`config.mk`:
```
export PLATFORM = sky130hd
export DESIGN_NAME = system_0_sysid_ext
export DESIGN_NICKNAME = d
export VERILOG_FILES = /design/src/rtl/system_0_sysid_ext.sv
export SDC_FILE = /design/constraint.sdc
export NUM_CORES = 1
export LEC_CHECK = 0
export CORE_ASPECT_RATIO = 0.75
export CORE_MARGIN = 2
export CORE_UTILIZATION = 35
export CTS_BUF_LIST = sky130_fd_sc_hd__clkbuf_8
export DETAILED_ROUTE_END_ITERATION = 6
export PLACE_DENSITY = 0.63
export SYNTH_ARGS = -nofsm -noshare
export SYNTH_HDL_FRONTEND = slang
export SYNTH_SLANG_ARGS = --single-unit
```
`constraint.sdc`:
```
create_clock -name clock -period 2.6 [get_ports clock]
set_input_delay 0.52 -clock clock [delete_from_list [all_inputs] [get_ports clock]]
set_output_delay 0.52 -clock clock [all_outputs]
set_load 0.02 [all_outputs]
```
**src/rtl/hazard_pkg.sv**
```systemverilog
// Shared types and helpers for the decode-side hazard/stall controller.
//   div_state_t : divider scoreboard state (IDLE / BUSY / DONE)
//   REG_ZERO    : x0 register index, never a hazard source
//   reg_match() : dst==src compare that ignores x0 destinations
package hazard_pkg;

  typedef enum logic [1:0] {
    IDLE = 2'd0,
    BUSY = 2'd1,
    DONE = 2'd2
  } div_state_t;

  localparam logic [4:0] REG_ZERO = 5'd0;

  // True when src reads a register that dst is about to write; x0 never matches.
  function automatic logic reg_match(input logic [4:0] dst, input logic [4:0] src);
    return (dst != REG_ZERO) && (dst == src);
  endfunction

endpackage

```
**src/rtl/div_scoreboard.sv**
```systemverilog
// Divider scoreboard: tracks one in-flight multi-cycle divide.
//   clk, rst     : clock, async active-high reset
//   i_start      : divide issue request from Execute
//   i_rd         : destination register of the issuing divide
//   o_state      : IDLE / BUSY / DONE
//   o_div_rd     : destination of the pending/completing divide
//   o_wb_valid   : result presented to Writeback (DONE cycle)
module div_scoreboard
  import hazard_pkg::*;
#(
  parameter int DIV_LATENCY = 8,
  parameter int CNT_W       = 5
) (
  input  logic       clk,
  input  logic       rst,
  input  logic       i_start,
  input  logic [4:0] i_rd,
  output div_state_t o_state,
  output logic [4:0] o_div_rd,
  output logic       o_wb_valid
);

  localparam logic [CNT_W-1:0] CNT_LOAD = CNT_W'(DIV_LATENCY - 1);

  div_state_t       r_state;
  div_state_t       w_next;
  logic [CNT_W-1:0] r_cnt;
  logic [4:0]       r_div_rd;
  logic             w_issue;

  // Issue is accepted from IDLE or DONE only; a start while BUSY is dropped.
  assign w_issue = i_start & (r_state != BUSY);

  // State register
  always_ff @(posedge clk or posedge rst) begin
    if (rst) r_state <= IDLE;
    else     r_state <= w_next;
  end

  // Next-state logic
  always_comb begin
    w_next = r_state;
    case (r_state)
      IDLE:    if (i_start) w_next = BUSY;
      BUSY:    if (r_cnt == '0) w_next = DONE;
      DONE:    w_next = i_start ? BUSY : IDLE;
      default: w_next = IDLE;
    endcase
  end

  // Latency counter and pending destination
  always_ff @(posedge clk or posedge rst) begin
    if (rst) begin
      r_cnt    <= '0;
      r_div_rd <= REG_ZERO;
    end else if (w_issue) begin
      r_cnt    <= CNT_LOAD;
      r_div_rd <= i_rd;
    end else if ((r_state == BUSY) && (r_cnt != '0)) begin
      r_cnt    <= r_cnt - CNT_W'(1);
    end
  end

  // Outputs
  always_comb begin
    o_state    = r_state;
    o_div_rd   = r_div_rd;
    o_wb_valid = (r_state == DONE);
  end

endmodule

```
**src/rtl/hazard_stall_ctrl.sv**
```systemverilog
// Stall/flush generator for the 5-stage pipeline (decode side of forwarding).
//   clk, rst                   : clock, async active-high reset
//   Rs1_D, Rs2_D, DivD         : Decode sources and divide flag
//   Rd_E, RegWriteE, ResultSrcE0, DivStartE, PCSrcE : Execute-stage info
//   StallF, StallD, FlushD, FlushE : pipeline control
//   DivBusy, DivWbValid, DivWbRd   : divider scoreboard status
module hazard_stall_ctrl
  import hazard_pkg::*;
#(
  parameter int DIV_LATENCY = 8,
  parameter int CNT_W       = 5
) (
  input  logic       clk,
  input  logic       rst,
  input  logic [4:0] Rs1_D,
  input  logic [4:0] Rs2_D,
  input  logic       DivD,
  input  logic [4:0] Rd_E,
  input  logic       RegWriteE,
  input  logic       ResultSrcE0,
  input  logic       DivStartE,
  input  logic       PCSrcE,
  output logic       StallF,
  output logic       StallD,
  output logic       FlushD,
  output logic       FlushE,
  output logic       DivBusy,
  output logic       DivWbValid,
  output logic [4:0] DivWbRd
);

  div_state_t w_state;
  logic [4:0] w_div_rd;
  logic       w_wb_valid;
  logic       w_busy;
  logic       w_lw_stall;
  logic       w_div_raw;
  logic       w_div_struct;
  logic       w_stall;
  logic       w_run;

  div_scoreboard #(
    .DIV_LATENCY (DIV_LATENCY),
    .CNT_W       (CNT_W)
  ) u_div_sb (
    .clk        (clk),
    .rst        (rst),
    .i_start    (DivStartE),
    .i_rd       (Rd_E),
    .o_state    (w_state),
    .o_div_rd   (w_div_rd),
    .o_wb_valid (w_wb_valid)
  );

  assign w_busy = (w_state == BUSY);

  // Load-use: the loaded value only exists after Memory, so forwarding can't cover it.
  assign w_lw_stall   = ResultSrcE0 & RegWriteE &
                        (reg_match(Rd_E, Rs1_D) | reg_match(Rd_E, Rs2_D));
  // Pending divide result; once in DONE the value reaches W and forwarding covers it.
  assign w_div_raw    = w_busy & (reg_match(w_div_rd, Rs1_D) | reg_match(w_div_rd, Rs2_D));
  // Single divider: a second divide waits until the unit leaves BUSY.
  assign w_div_struct = w_busy & DivD;
  assign w_stall      = w_lw_stall | w_div_raw | w_div_struct;

  // Reset gates the inputs-only paths so nothing leaks out while rst is high.
  assign w_run = ~rst;

  always_comb begin
    // A taken branch discards Decode, so it wins over any stall.
    StallF     = w_run & w_stall & ~PCSrcE;
    StallD     = w_run & w_stall & ~PCSrcE;
    FlushD     = w_run & PCSrcE;
    FlushE     = w_run & (w_stall | PCSrcE);
    DivBusy    = w_run & w_busy;
    DivWbValid = w_run & w_wb_valid;
    DivWbRd    = w_run ? w_div_rd : REG_ZERO;
  end

endmodule

```
**config.mk**
```make
export PLATFORM = sky130hd
export DESIGN_NAME = hazard_stall_ctrl
export DESIGN_NICKNAME = d
export VERILOG_FILES = /design/src/rtl/hazard_pkg.sv /design/src/rtl/div_scoreboard.sv /design/src/rtl/hazard_stall_ctrl.sv
export SDC_FILE = /design/constraint.sdc
export NUM_CORES = 1
export LEC_CHECK = 0
export ABC_AREA = 1
export BUFFER_PORTS_ARGS = -buffer_cell sky130_fd_sc_hd__buf_2
export CAP_MARGIN = 20
export CORE_MARGIN = 1.5
export CORE_UTILIZATION = 44
export DETAILED_ROUTE_END_ITERATION = 10
export GPL_TIMING_DRIVEN = 1
export PLACE_DENSITY = 0.85
export SETUP_SLACK_MARGIN = 0.4
export SLEW_MARGIN = 30
export SYNTH_ARGS = -nofsm -noshare
export SYNTH_HDL_FRONTEND = slang
export SYNTH_SLANG_ARGS = --single-unit
```
**constraint.sdc**
```tcl
create_clock -name clk -period 1.3 [get_ports clk]
set_clock_uncertainty 0.2 [all_clocks]
set_input_delay 0.065 -clock clk [delete_from_list [all_inputs] [get_ports clk]]
set_output_delay 0.065 -clock clk [all_outputs]
set_load 0.05 [all_outputs]
```
==> impl_metrics.py <==
metrics = {
    "cts": {
        "path_clk_slew_ns": 0.09,
        "cts.sinks": 12,
        "cts_tree": "yes",
        "h-tree-depth": 1,
        "cts_hold_buf": 1,
        "clock_latency_ns": 0.28,
        "tritoncts.num_buffers": 3,
        "cts-root-buf": "clkbuf_4",
        "cts_buffer_depth": 2,
    },
    "finish": {
        "final_area_sq_um": 1882,
        "post-route-util_pct": 94.95,
        "drive_above_1_share_pct": 60.47,
        "area_delta_synth_final_pct": 100.5,
        "layout_commonest_cell": "nand2_1",
        "fin_cells": 242,
        "layout.nets": 241,
        "mostFrequentLayoutCells": "nand2_1 (27), buf_6 (25), buf_2 (20), buf_4 (20), inv_1 (12)",
        "diodes": 0,
    },
    "logic_synthesis": {
        "synth_top_area_cell": "dfrtp_1",
        "syn_area_sq_um": 938.4,
        "synth_fp_nets": 167,
        "synth_area_leaders": "dfrtp_1 (32%), nand2_1 (14%), inv_1 (7.6%)",
        "synthesis.instances": 143,
        "ys_seq_area_share_pct": 32.00,
        "post_synth_num_cell_types": 23,
        "yosys_warnings": 0,
        "syn_area_per_cell_sq_um": 6.562,
        "synth-seq-cells": 12,
        "synth.top_cell.area_share_pct": 32.00,
    },
    "floorplan": {
        "rows": 16,
        "dieArea_sq_um": 2419,
        "die_x_um": 49.18,
        "dieHeight_um": 49.18,
        "start_util_pct": 47.35,
        "ios": 33,
        "core-area_sq_um": 1982,
    },
    "route": {
        "via_per_inst": 5.802,
        "highest_layer": "met4",
        "wl_met2_um": 2482,
        "drt-total-wl_um": 5084,
        "drtIter0Drc": 75,
        "wl_per_cell_um": 21.01,
        "wl_met3_um": 468,
        "route.detailed.drc": 0,
        "met1Wirelength_um": 1802,
        "vias": 1404,
        "drt_pre_antenna_iters": 4,
        "antenna_left": 0,
    },
    "grt": {
        "grt_usage_pct": 32.12,
        "grt_overflow": 0,
        "grt_pass1_wl_um": 5871,
        "antenna_found_initial": 0,
        "grt_max_degree": 13,
        "grt_pass1_vias": 1317,
    },
    "worst_hold_path": {
        "hp-class": "input port to register",
    },
    "place": {
        "dp_hpwl_um": 2213,
        "dp_slack_ns": -0.3594,
        "gp_congestion": 0.8447,
        "numPortBuffers": 32,
        "placed_cells": 221,
        "postPlaceCellArea_sq_um": 1408,
    },
    "run": {
        "drv_cap": 0,
    },
    "sta": {
        "setup_viol": 22,
        "whs_ns": -0.06770,
        "finalWorstSetupSlack_ns": -0.7805,
        "max_freq_ghz": 0.4806,
        "grt_setup_unrepaired": "true",
        "finalHoldViolCount": 5,
        "worst_slew_pin_slew_ns": 0.2366,
        "slew_viol_final": 0,
        "tns_ns": -5.712,
        "fin_crit_sh_pct": 160.0,
        "period_needed_ns": 2.081,
        "slew-limit-headroom_pct": 84.13,
    },
    "setup_path": {
        "end_kind": "primary output",
        "cp_data_arrival_time_ns": 1.82,
        "worstPathRequired_ns": 1.03,
        "cp-start-kind": "register",
        "timing_worst_setup_path_type": "register to primary output",
        "crit_fanout": 3,
    },
    "power_and_ir_drop": {
        "peakVddDrop_uv": 2021,
        "total_power_mw": 4.005,
        "power.density_nw_per_um2": 2128,
        "power_leakage_nw": 0.9473,
    },
    "status": {
        "status": "complete, but fails checks",
        "violations": "hold timing, setup timing",
    },
}
-- area by class of cell --
cell class	instances	area, sq um
Fill cell	49	100.1
Inverter	26	106.4
Multi-Input combinational cell	102	770.7
Clock buffer	3	22.52
Tap cell	27	33.78
Sequential cell	12	301.5
Timing Repair Buffer	72	646.9
-- per-layer routing --
metal	vias to the layer above	global-route usage (%)
li1	593	-
met1	650	32.55
met2	123	61.26
met3	38	5.215
met4	0	17.62
met5	-	0
-- power breakdown --
| part | switching, mW | internal, mW | total (mW) |
|---|---|---|---|
| clock | 0.147 | 0.108 | 0.254 |
| combinational | 1.66 | 1.33 | 2.98 |
| sequential | 0.223 | 0.545 | 0.769 |
| total | 2.03 | 1.98 | 4.00 |
-- synth_stat cells --
library cell / number
nor2_2: 1
o21ai_1: 4
xor2_1: 7
nand3_2: 1
nor2_1: 16
buf_2: 2
nand3_1: 8
nor3_1: 1
buf_4: 1
nand4_1: 4
nand2_1: 36
or2_0: 1
clkinv_1: 1
a21oi_2: 1
inv_2: 6
ha_1: 2
nand2_2: 2
a21oi_1: 6
xnor2_1: 4
o31ai_1: 1
dfrtp_1: 12
o21ai_0: 7
inv_1: 19
-- worst paths after layout --
check / slack (ns) / to / cells after the start / from
setup / recovery: -0.78 / StallF / 9 / u_div_sb.o_div_rd[1]$_DFFE_PP0P_
hold / removal: -0.07 / u_div_sb.o_state[0]$_DFFE_PP0P_ / 3 / DivStartE
setup reg to reg: -0.22 / u_div_sb.r_cnt[3]$_DFFE_PP0P_ / 7 / u_div_sb.o_state[0]$_DFFE_PP0P_
hold reg to reg: 0.39 / u_div_sb.r_cnt[0]$_DFFE_PP0P_ / 2 / u_div_sb.r_cnt[0]$_DFFE_PP0P_
max in group asynchronous: 0.53 / u_div_sb.o_div_rd[4]$_DFFE_PP0P_ / 4 / rst
min in group asynchronous: 0.19 / u_div_sb.r_cnt[1]$_DFFE_PP0P_ / 4 / rst
-- critical path: stages, from the launching register on --
cell     delay [ns]
dfrtp_1        0.42
inv_2          0.08
nand2_1        0.08
nand2_1        0.06
nor2_1         0.16
nand4_1        0.15
nand3_2        0.13
nand2_4        0.07
a21oi_4        0.18
buf_6          0.18
-- state kept, by name, summed over array words and instances (netlist names) --
name,count
u_div_sb.o_state,2
u_div_sb.r_cnt,5
u_div_sb.o_div_rd,5
-- kinds of logic after synthesis --
family / count (synthesis) / synth area share, %
compound gates: 19 / 10.80
buf+inv: 29 / 12.27
simple gates: 70 / 32.00
flops: 12 / 32.00
fa+ha+maj: 2 / 2.666
xor+xnor: 11 / 10.27
-- what timing repair did --
action / in CTS / in global routing
gates cloned: 1 / 0
pin swaps: 16 / 16
gates resized for setup: 58 / 35
endpoints found under the setup margin: 23 / 23
endpoints found under the hold margin: 18 / 5
setup buffers: 6 / 10
(Power assumes the default switching activity.)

****************

- _ACTIVITY_
Every line of the entries that includes "IDLE" must be copied into the answer.

- _SOLUTION TO THIS TASK_
//   div_state_t : divider scoreboard state (IDLE / BUSY / DONE)
    IDLE = 2'd0,
//   o_state      : IDLE / BUSY / DONE
  // Issue is accepted from IDLE or DONE only; a start while BUSY is dropped.
    if (rst) r_state <= IDLE;
      IDLE:    if (i_start) w_next = BUSY;
      DONE:    w_next = i_start ? BUSY : IDLE;
      default: w_next = IDLE;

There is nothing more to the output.